Un'app per Android è in via di sviluppo anche se non si sa quando verrà pubblicata sul Play Store. Appena dentro, si arriva in una pagina dove esplorare le diverse stanze create dai contatti. Questa sezione è curata in base agli interessi e alle persone che si seguono, indicate subito dopo la fase di iscrizione. L'ingresso, almeno per il momento, è solo su invito e richiede la registrazione con il proprio numero di cellulare. Se si conosce già qualcuno dei propri contatti all'interno dell'app, si può chiedere di sbloccare l'accesso.

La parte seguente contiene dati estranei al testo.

==> src/rtl/accel_pkg.sv <==
// accel_pkg: shared types and default widths for the MAC stream reader.
//   mac_state_t  - reader FSM state encoding (IDLE / ACCUM / DONE)
//   DEF_*        - default operand, accumulator and term-count widths
package accel_pkg;

    localparam int unsigned DEF_SIZE     = 8;
    localparam int unsigned DEF_ACC_SIZE = 24;
    localparam int unsigned DEF_CNT_SIZE = 8;

    typedef enum logic [1:0] {
        IDLE  = 2'd0,
        ACCUM = 2'd1,
        DONE  = 2'd2
    } mac_state_t;

endpackage

==> src/rtl/mac_unit.sv <==
// mac_unit: signed multiply-accumulate register.
// Ports:
//   clk, reset  - rising-edge clock, synchronous active-high reset
//   clear       - zero the accumulator (wins over enable)
//   enable      - add sext(a*w) into the accumulator this edge
//   a, w        - signed SIZE-bit operands
//   acc         - ACC_SIZE-bit accumulator, wraps modulo 2^ACC_SIZE
module mac_unit
    import accel_pkg::*;
#(
    parameter int unsigned SIZE     = DEF_SIZE,
    parameter int unsigned ACC_SIZE = DEF_ACC_SIZE
) (
    input  logic                clk,
    input  logic                reset,
    input  logic                clear,
    input  logic                enable,
    input  logic [SIZE-1:0]     a,
    input  logic [SIZE-1:0]     w,
    output logic [ACC_SIZE-1:0] acc
);

    localparam int unsigned PROD_SIZE = 2 * SIZE;

    logic signed [PROD_SIZE-1:0] product;
    logic signed [ACC_SIZE-1:0]  term;

    // Operands are sign-extended to the product width before multiplying,
    // so the low PROD_SIZE bits are the exact signed product.
    assign product = PROD_SIZE'($signed(a)) * PROD_SIZE'($signed(w));
    assign term    = ACC_SIZE'(product);

    // Accumulator register; plain modular add, no saturation.
    always_ff @(posedge clk) begin
        if (reset) begin
            acc <= '0;
        end else if (clear) begin
            acc <= '0;
        end else if (enable) begin
            acc <= acc + $unsigned(term);
        end
    end

endmodule

==> src/rtl/mac_stream_reader.sv <==
// mac_stream_reader: pulls paired activation/weight words from two Fifos and
// accumulates their signed dot product over `length` terms.
// Ports:
//   clk, reset            - rising-edge clock, synchronous active-high reset
//   start, length         - begin a dot product of `length` terms (IDLE only)
//   a_data, a_empty       - activation Fifo head word and empty flag
//   a_read_update         - activation Fifo pop strobe
//   w_data, w_empty       - weight Fifo head word and empty flag
//   w_read_update         - weight Fifo pop strobe
//   result, result_valid  - dot-product result, held until accepted
//   result_ready          - downstream accepts result
//   busy                  - state is not IDLE
// Build option: define RELU_EN to clamp negative results to zero.
module mac_stream_reader
    import accel_pkg::*;
#(
    parameter int unsigned SIZE     = DEF_SIZE,
    parameter int unsigned ACC_SIZE = DEF_ACC_SIZE,
    parameter int unsigned CNT_SIZE = DEF_CNT_SIZE
) (
    input  logic                clk,
    input  logic                reset,
    input  logic                start,
    input  logic [CNT_SIZE-1:0] length,
    input  logic [SIZE-1:0]     a_data,
    input  logic                a_empty,
    output logic                a_read_update,
    input  logic [SIZE-1:0]     w_data,
    input  logic                w_empty,
    output logic                w_read_update,
    output logic [ACC_SIZE-1:0] result,
    output logic                result_valid,
    input  logic                result_ready,
    output logic                busy
);

    if (ACC_SIZE < 2 * SIZE) begin : g_bad_acc_size
        $error("mac_stream_reader: ACC_SIZE must be at least 2*SIZE");
    end

    mac_state_t          state;
    mac_state_t          next_state;
    logic [CNT_SIZE-1:0] remaining;
    logic [ACC_SIZE-1:0] acc;
    logic                pop;
    logic                accept_start;

    // Both Fifos pop together, and only when each has a word ready.
    assign pop          = (state == ACCUM) && !a_empty && !w_empty;
    assign accept_start = (state == IDLE) && start;

    assign a_read_update = pop;
    assign w_read_update = pop;

    // State register.
    always_ff @(posedge clk) begin
        if (reset) begin
            state <= IDLE;
        end else begin
            state <= next_state;
        end
    end

    // Next-state logic.
    always_comb begin
        next_state = state;
        case (state)
            IDLE: begin
                if (start) begin
                    next_state = (length == '0) ? DONE : ACCUM;
                end
            end
            ACCUM: begin
                if (pop && (remaining == CNT_SIZE'(1))) begin
                    next_state = DONE;
                end
            end
            DONE: begin
                if (result_ready) begin
                    next_state = IDLE;
                end
            end
            default: next_state = IDLE;
        endcase
    end

    // Terms still to be consumed; a zero-length start loads zero harmlessly.
    always_ff @(posedge clk) begin
        if (reset) begin
            remaining <= '0;
        end else if (accept_start) begin
            remaining <= length;
        end else if (pop) begin
            remaining <= remaining - CNT_SIZE'(1);
        end
    end

    mac_unit #(
        .SIZE     (SIZE),
        .ACC_SIZE (ACC_SIZE)
    ) u_mac_unit (
        .clk    (clk),
        .reset  (reset),
        .clear  (accept_start),
        .enable (pop),
        .a      (a_data),
        .w      (w_data),
        .acc    (acc)
    );

`ifdef RELU_EN
    // Negative sums clamp to zero.
    assign result = acc[ACC_SIZE-1] ? '0 : acc;
`else
    assign result = acc;
`endif

    assign result_valid = (state == DONE);
    assign busy         = (state != IDLE);

endmodule
==> config.mk <==
export PLATFORM = sky130hd
export DESIGN_NAME = mac_stream_reader
export DESIGN_NICKNAME = d
export VERILOG_FILES = /design/src/rtl/accel_pkg.sv /design/src/rtl/mac_unit.sv /design/src/rtl/mac_stream_reader.sv
export SDC_FILE = /design/constraint.sdc
export NUM_CORES = 1
export LEC_CHECK = 0
export ABC_AREA = 1
export BUFFER_PORTS_ARGS = -buffer_cell sky130_fd_sc_hd__buf_4
export CORE_MARGIN = 2
export CORE_UTILIZATION = 56
export CTS_BUF_LIST = sky130_fd_sc_hd__clkbuf_8 sky130_fd_sc_hd__clkbuf_16
export CTS_CLUSTER_SIZE = 25
export DETAILED_ROUTE_END_ITERATION = 8
export MAX_ROUTING_LAYER = met4
export PLACE_DENSITY = 0.89
export SYNTH_ARGS = -nofsm -noshare
export SYNTH_HDL_FRONTEND = slang
export SYNTH_HIERARCHICAL = 1
export SYNTH_SLANG_ARGS = --single-unit
==> constraint.sdc <==
create_clock -name clk -period 6 [get_ports clk]
set_input_delay 0.9 -clock clk [delete_from_list [all_inputs] [get_ports clk]]
set_output_delay 0.9 -clock clk [all_outputs]
set_load 0.1 [all_outputs]
==> out/summary.txt, run 1 <==
Power per Cell Area = 605 nW/µm²
Clock buffer depth = 2
Diodes inserted = 0
Drt pass-1 iters = 7
Slowest Stage Delay on Critical Path = 0.59 ns
Number of flops mapped to enable cells by yosys = 0
Remaining max-slew budget at the tightest pin = 0.517
Number of antenna violations at the first check in global routing = 0
Gpl congestion = 0.958
Reg-to-reg critical path startpoint = u_mac_unit/acc[0]$_SDFFE_PP0P_
DR vias = 6,062
First-iteration detailed-routing DRC count = 447
Worst-Skew Late Latency = 0.30 ns
Clock-pin slew on the worst setup and hold paths = 0.08 ns
Share of synthesized registers carrying an async set or reset = 0
Hold violation count in the final report = 0
Number of placed instances with taps included = 1,139
DRC violations left = 0
Required time at the endpoint of the critical path = 6.20 ns
Final instance count without filler cells = 1,151
IO buf count = 57
Die Footprint = 11,400 µm²
Number of warnings printed during yosys synthesis = 6
Total number of cells along the worst setup path = 29
Proportion of netlist area held by the largest area contributor = 0.189
Vias in the first global route = 5,813
Effective utilization at floorplan = 0.576
CTS tree = done
Congestion Overflow GR = 0
Fraction of final layout cells with drive strength greater than 1 = 0.255
Portion of the post-synthesis area used by sequential elements = 0.115
CTS H-Tree Depth = 2
Transition time at the pin with the least slew margin = 0.724 ns
Average vias per placed instance = 5.27
Filler Cells Inserted = 757
IR Drop Worst-Case VDD = 0.000743 V
Final HPWL DP = 11.4 mm
Per-cell routed wire length = 14.2 µm
TritonCTS Sinks = 34
Crit path capture = u_mac_unit/acc[22]$_SDFFE_PP0P_
P&R area growth vs syn = 26.8%
Number of nets with antenna violations after detailed routing = 0
Max cap viols = 0
Delay-heaviest family, CP = adder cells
Mapped cell area = 5920 µm²
Maximum number of pins on one net before global-route repair = 49
Critical R2R Capture = u_mac_unit/acc[22]$_SDFFE_PP0P_
Placeable Area = 10,300 µm²
Number of unique standard cell types used by synthesis = 45
Global-route wire length before repair = 24.6 mm
Post-synth top area cell = fa_1
Register-to-register setup slack = 3.62 ns
FP Rows = 37
Hold Buf Count CTS = 0
Max FO, Critical Path = 5
Critical Path Sink Type = flip-flop
Mean area per synthesized cell = 6.52 µm²
Top-Level Pins = 58
Total global routing track utilization = 0.267
Clock buffers created by TritonCTS = 5
Top achievable clock speed = 168 MHz
P_leak = 4.33 nW
Timing startpoint of the critical path = w_data[2]
Final max-slew violation count = 0
DIE HEIGHT = 107 µm
Status = completed
Most frequently used flop master after synthesis = dfxtp_1
Finish-stage setup viols = 0
CP arrival = 6.16 ns
Post-Route WL = 16.3 mm
Most area-consuming cells after synthesis = fa_1 (19%), inv_1 (14%), nand2_1 (14%), ha_1 (12%), dfxtp_1 (11%)
Clock Tree Root = clkbuf_8
Instance count of the mapped netlist = 908
Master of the slowest instance on the critical path = fa_1
Final Critical Period = 5.96 ns
Buffer and inverter count on the worst path = 9
Synthesized Nets = 1,050
Smallest hold slack = 0.481 ns
NumNets Final = 1,157
Crit path kind = in2reg
Flip-flop and latch count after synthesis = 34
Post-route fraction of the period consumed by the critical path = 0.993
Class of the worst hold path = reg2reg
Worst r2r path cells = 11
Setup Skew = 0.00972 ns
Die width = 107 µm
Category of the worst setup path launch point = primary input
[synth_stat cells, types with 5 or more instances]
master,n
inv_1,227
nand2_1,219
nor2_1,91
fa_1,56
ha_1,56
nand3_1,37
a21oi_1,36
dfxtp_1,34
o21ai_0,22
clkbuf_1,19
nand4_1,13
nand2_2,11
xor2_1,11
xnor2_1,10
inv_2,8
o21bai_1,6
a21oi_2,5
o211ai_1,5
[kinds of logic after synthesis]
family                     synth area share
and+or+nand+nor                       0.286
buffers and inverters                 0.168
adders and majority gates             0.308
AOI/OAI and AO/OA                    0.0921
DFF                                   0.115
xor gates and xnor gates             0.0311
[layer usage]
layer  share of wire  wire length (µm)  global-route usage
met1            0.38              6220               0.314
met2            0.52              8450               0.485
met3           0.058               943              0.0207
met4           0.042               680              0.0826
met5               0                 0                   -
[flip-flops by register name (all words and copies together), names as in the netlist]
register	count
remaining	8
state	2
u_mac_unit/acc	24
[worst min-delay path: stages, from the launching register on]
cell and delay [ns]:
dfxtp_1 0.31, nand2_1 0.06, a31oi_1 0.06
[cells in the final DEF, fill, tap and decap left out, drive strengths merged]
cell type	count
clkbuf	6
and2	1
clkinvlp	2
xnor2	10
nor2	99
a21boi	1
a31oi	4
dfxtp	34
xor2	11
inv	234
o21bai	6
bufinv	1
or2	2
nand3	39
nand4	13
o211ai	6
nand3b	1
nor3	4
ha	56
o21ai	27
nor4	1
o221ai	1
a21oi	41
a211oi	1
o31ai	1
nand2	231
o21a	1
buf	122
a21o	2
fa	56
clkinv	1
[layout make-up]
class	count	area [µm²]	area share
repair buffers	122	951	0.127
well taps	136	170	0.0227
flip-flops and latches	34	681	0.0906
clock inverters	1	30.0	0.00400
clock buffers	6	82.6	0.0110
inverters	236	892	0.119
repair inverters	1	7.51	0.000999
multi-input cells	615	4700	0.625
[power by group]
group	internal, mW	switching (mW)
sequential	0.239	0.0152
clock	0.133	0.0904
combinational	1.77	2.29
[what timing repair did]
item | in CTS | in global routing
gates cloned | 0 | 1
buffers inserted | 0 | 4
gates resized for setup | 1 | 108
setup endpoints to repair | 1 | 13
pin swaps | 0 | 64
[worst min path at each step]
stage / startpoint / endpoint / slack, ns / cells after the start
floorplan: remaining[1]$_SDFFE_PP0P_ / remaining[1]$_SDFFE_PP0P_ / 0.45 / 2
CTS: remaining[1]$_SDFFE_PP0P_ / remaining[1]$_SDFFE_PP0P_ / 0.48 / 2
global placement: remaining[1]$_SDFFE_PP0P_ / remaining[1]$_SDFFE_PP0P_ / 0.46 / 2
global route: remaining[1]$_SDFFE_PP0P_ / remaining[1]$_SDFFE_PP0P_ / 0.50 / 2
finish: remaining[1]$_SDFFE_PP0P_ / remaining[1]$_SDFFE_PP0P_ / 0.48 / 2
detailed placement: remaining[1]$_SDFFE_PP0P_ / remaining[1]$_SDFFE_PP0P_ / 0.47 / 2
[per-stage QoR]
stage / instance area [µm²] / utilization / setup WS [ns] / power (mW) / TNS [ns]
2_1_floorplan: 5920 / - / 0.0477 / 2.30 / 0
3_3_place_gp: 6870 / 0.668 / -0.185 / 3.23 / -1.27
3_5_place_dp: 6870 / 0.668 / -0.315 / 3.29 / -2.02
4_1_cts: 6990 / 0.680 / 0.00652 / 3.56 / 0
5_1_grt: 7510 / 0.731 / -0.255 / 4.92 / -1.28
6_report: 7510 / 0.731 / 0.0442 / 4.55 / 0
Note: power is estimated with default switching activity, not from simulation.
==> run 2: changes to the inputs <==
--- a/config.mk
+++ b/config.mk
@@ -13,7 +13,7 @@
 export CTS_CLUSTER_SIZE = 25
 export DETAILED_ROUTE_END_ITERATION = 8
 export MAX_ROUTING_LAYER = met4
-export PLACE_DENSITY = 0.89
+export PLACE_DENSITY_LB_ADDON = 0.25
 export SYNTH_ARGS = -nofsm -noshare
 export SYNTH_HDL_FRONTEND = slang
 export SYNTH_HIERARCHICAL = 1
==> out/summary.txt, run 2 (same netlist as run 1, synthesis figures left out) <==
Status = completed
Clock buffer depth = 2
IO buf count = 57
Fraction of final layout cells with drive strength greater than 1 = 0.244
Hold Buf Count CTS = 0
Global-route wire length before repair = 24.3 mm
Setup Skew = 0.0103 ns
DRC violations left = 0
P&R area growth vs syn = 26.7%
Gpl congestion = 0.912
Per-cell routed wire length = 12.8 µm
Vias in the first global route = 5,492
CTS H-Tree Depth = 2
NumNets Final = 1,174
Class of the worst hold path = reg2reg
Post-route fraction of the period consumed by the critical path = 0.968
Flip-flop count of the largest register, all copies and words added = 24
Transition time at the pin with the least slew margin = 0.716 ns
Combined area of the multi-input logic cells = 4610 µm²
TritonCTS Sinks = 34
Hold path cells = 2
DR vias = 5,764
Worst-Skew Late Latency = 0.30 ns
DIE HEIGHT = 107 µm
Category of the worst setup path launch point = primary input
Total global routing track utilization = 0.270
Critical Path Sink Type = flip-flop
Clock Tree Root = clkbuf_8
Clock-pin slew on the worst setup and hold paths = 0.07 ns
Most common cell after layout, fill and taps aside = inv_1
Die width = 107 µm
Hold violation count in the final report = 0
CP arrival = 6.02 ns
Storage cell area = 681 µm²
Congestion Overflow GR = 0
Max cap viols = 0
Clock buffers created by TritonCTS = 5
Beginning of the worst hold path = remaining[1]$_SDFFE_PP0P_
Worst r2r path cells = 8
Average vias per placed instance = 4.93
Die Footprint = 11,400 µm²
Final Critical Period = 5.81 ns
Required time at the endpoint of the critical path = 6.21 ns
Biggest registers after layout = u_mac_unit/acc x24, remaining x8, state x2
Final max-slew violation count = 0
Diodes inserted = 0
Filler Cells Inserted = 854
Final core utilization = 0.730
Critical R2R Capture = u_mac_unit/acc[14]$_SDFFE_PP0P_
Number of antenna violations at the first check in global routing = 0
IR Drop Worst-Case VDD = 0.000787 V
Remaining max-slew budget at the tightest pin = 0.523
Final instance count without filler cells = 1,169
Largest reg by FF count = u_mac_unit/acc
Slowest Stage Delay on Critical Path = 0.58 ns
Highest-count cells in the layout ignoring fill and taps = inv_1 (216), nand2_1 (207), buf_4 (138), nor2_1 (87), fa_1 (56)
Top-Level Pins = 58
P_leak = 4.39 nW
Most common cell type on the critical path = nand2_1
Drt pass-1 iters = 7
Placeable Area = 10,300 µm²
Effective utilization at floorplan = 0.576
Number of nets with antenna violations after detailed routing = 0
Maximum number of pins on one net before global-route repair = 49
Post-Route WL = 15.0 mm
CTS tree = done
Finish-stage setup viols = 0
First-iteration detailed-routing DRC count = 346
Register-to-register setup slack = 3.71 ns
Reg-to-reg critical path startpoint = state[0]$_SDFFE_PP0P_
Number of placed instances with taps included = 1,154
Top achievable clock speed = 172 MHz
Final HPWL DP = 11.6 mm
Master of the slowest instance on the critical path = fa_1
Max FO, Critical Path = 7
Crit path kind = in2reg
FP Rows = 37
Power per Cell Area = 582 nW/µm²
Worst min-delay path endpoint = remaining[1]$_SDFFE_PP0P_
-- run 2: changes by cell type in the layout (fill, tap and decap cells not counted), sizes merged --
cell | previous run | this run
inv | 234 | 236
bufinv | 1 | 0
buf | 122 | 139
clkinvlp | 2 | 0
clkinv | 1 | 3
-- run 2: timing repair --
action | in CTS | in global routing
resized for setup | 2 | 79
setup endpoints to repair | 3 | 13
pin swaps | 4 | 32
buffers inserted | 0 | 6
gates cloned | 0 | 1
-- run 2: power by group --
group	internal (mW)	total (mW)	switching [mW]
clock network	0.0909	0.182	0.0912
registers	0.239	0.255	0.0151
logic	1.76	3.93	2.17
-- run 2: per-stage QoR --
| stage | TNS [ns] | setup WS, ns | power (mW) | hold WS, ns | area [µm²] |
|---|---|---|---|---|---|
| after CTS | 0 | 0.0399 | 3.59 | 0.491 | 7080 |
| after detailed placement | -2.70 | -0.314 | 3.37 | 0.480 | 6980 |
| final | 0 | 0.190 | 4.37 | 0.492 | 7510 |
| after global routing | -0.302 | -0.0760 | 4.77 | 0.529 | 7510 |
| after floorplan | 0 | 0.0477 | 2.30 | 0.454 | 5920 |
| after global placement | -1.74 | -0.212 | 3.33 | 0.465 | 6980 |
-- run 2: area by class of cell --
type / instances / share of cell area
Multi-Input combinational cell: 615 / 0.614
Timing Repair Buffer: 139 / 0.141
Inverter: 236 / 0.119
Sequential cell: 34 / 0.0907
Tap cell: 136 / 0.0227
Clock buffer: 6 / 0.0110
Clock inverter: 2 / 0.00117
Timing Repair inverter: 1 / 0.000833
-- run 2: critical path: cells and delay by family --
kind                     cells  cell delay, ns
AO/OA/AOI/OAI                2            0.27
adder cells (fa/ha/maj)      6            2.57
buffers and inverters       12            1.04
AND/OR/NAND/NOR             14            1.26
-- run 2: worst max-delay path by stage --
stage	start	end	slack (ns)	depth (start not counted)
2_1_floorplan	a_data[7]	u_mac_unit/acc[23]$_SDFFE_PP0P_	0.05	29
3_3_place_gp	w_data[7]	u_mac_unit/acc[23]$_SDFFE_PP0P_	-0.21	31
3_5_place_dp	w_data[7]	u_mac_unit/acc[23]$_SDFFE_PP0P_	-0.31	31
4_1_cts	w_data[7]	u_mac_unit/acc[23]$_SDFFE_PP0P_	0.04	33
5_1_grt	a_data[7]	u_mac_unit/acc[22]$_SDFFE_PP0P_	-0.08	31
6_report	a_data[7]	u_mac_unit/acc[21]$_SDFFE_PP0P_	0.19	34
-- run 2: routing by layer --
metal	track usage	up-vias	wire length (µm)
li1	-	2969	-
met1	0.328	2613	6350
met2	0.487	150	7690
met3	0.0231	32	529
met4	0.0640	0	380
met5	-	-	0
===== config.mk =====
export PLATFORM = sky130hd
export DESIGN_NAME = pipe_hazard_ctrl
export DESIGN_NICKNAME = d
export VERILOG_FILES = /design/src/rtl/pipe_hazard_ctrl.sv
export SDC_FILE = /design/constraint.sdc
export NUM_CORES = 1
export LEC_CHECK = 0
export BUFFER_PORTS_ARGS = -buffer_cell sky130_fd_sc_hd__buf_2
export CAP_MARGIN = 20
export CORE_AREA = 2 2 39 41
export CTS_CLUSTER_SIZE = 16
export DETAILED_ROUTE_END_ITERATION = 10
export DIE_AREA = 0 0 41 43
export PLACE_DENSITY = 0.71
export SYNTH_ARGS = -nofsm -noshare
export SYNTH_HDL_FRONTEND = slang
export SYNTH_SLANG_ARGS = --single-unit
export TNS_END_PERCENT = 30

===== constraint.sdc =====
create_clock -name Clk -period 4.1 [get_ports Clk]
set_clock_uncertainty 0.05 [all_clocks]
set_input_delay 0.615 -clock Clk [delete_from_list [all_inputs] [get_ports Clk]]
set_output_delay 0.615 -clock Clk [all_outputs]
set_load 0.05 [all_outputs]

Una volta accettati, per volontà dei vari organizzatori, ci si unisce al pubblico come ascoltatore, con microfono disattivato. I moderatori della stanza possono intervenire a loro piacimento, così come può farlo ogni partecipante, cliccando l'icona per "alzare la mano", in maniera molto simile a quanto avviene su Zoom, Teams e Meet. Nonostante i numeri citati dall'azienda, il sistema ad inviti e l'età relativamente giovane dell'app, lanciata ad aprile 2020, la rendono ancora un social network per pochi. Eppure promette di eliminare, in partenza, quei problemi di privacy che attanagliano da tempo i colossi del digitale.
Ideata in piena pandemia da Paul Davison e Rohan Seth, rispettivamente ex dipendenti di Pinterest e di Google, Clubhouse ha ottenuto un finanziamento di circa 100 milioni di dollari dalla società di venture capital Andressen Horowitz, per una valutazione complessiva di oltre 1 miliardo di dollari.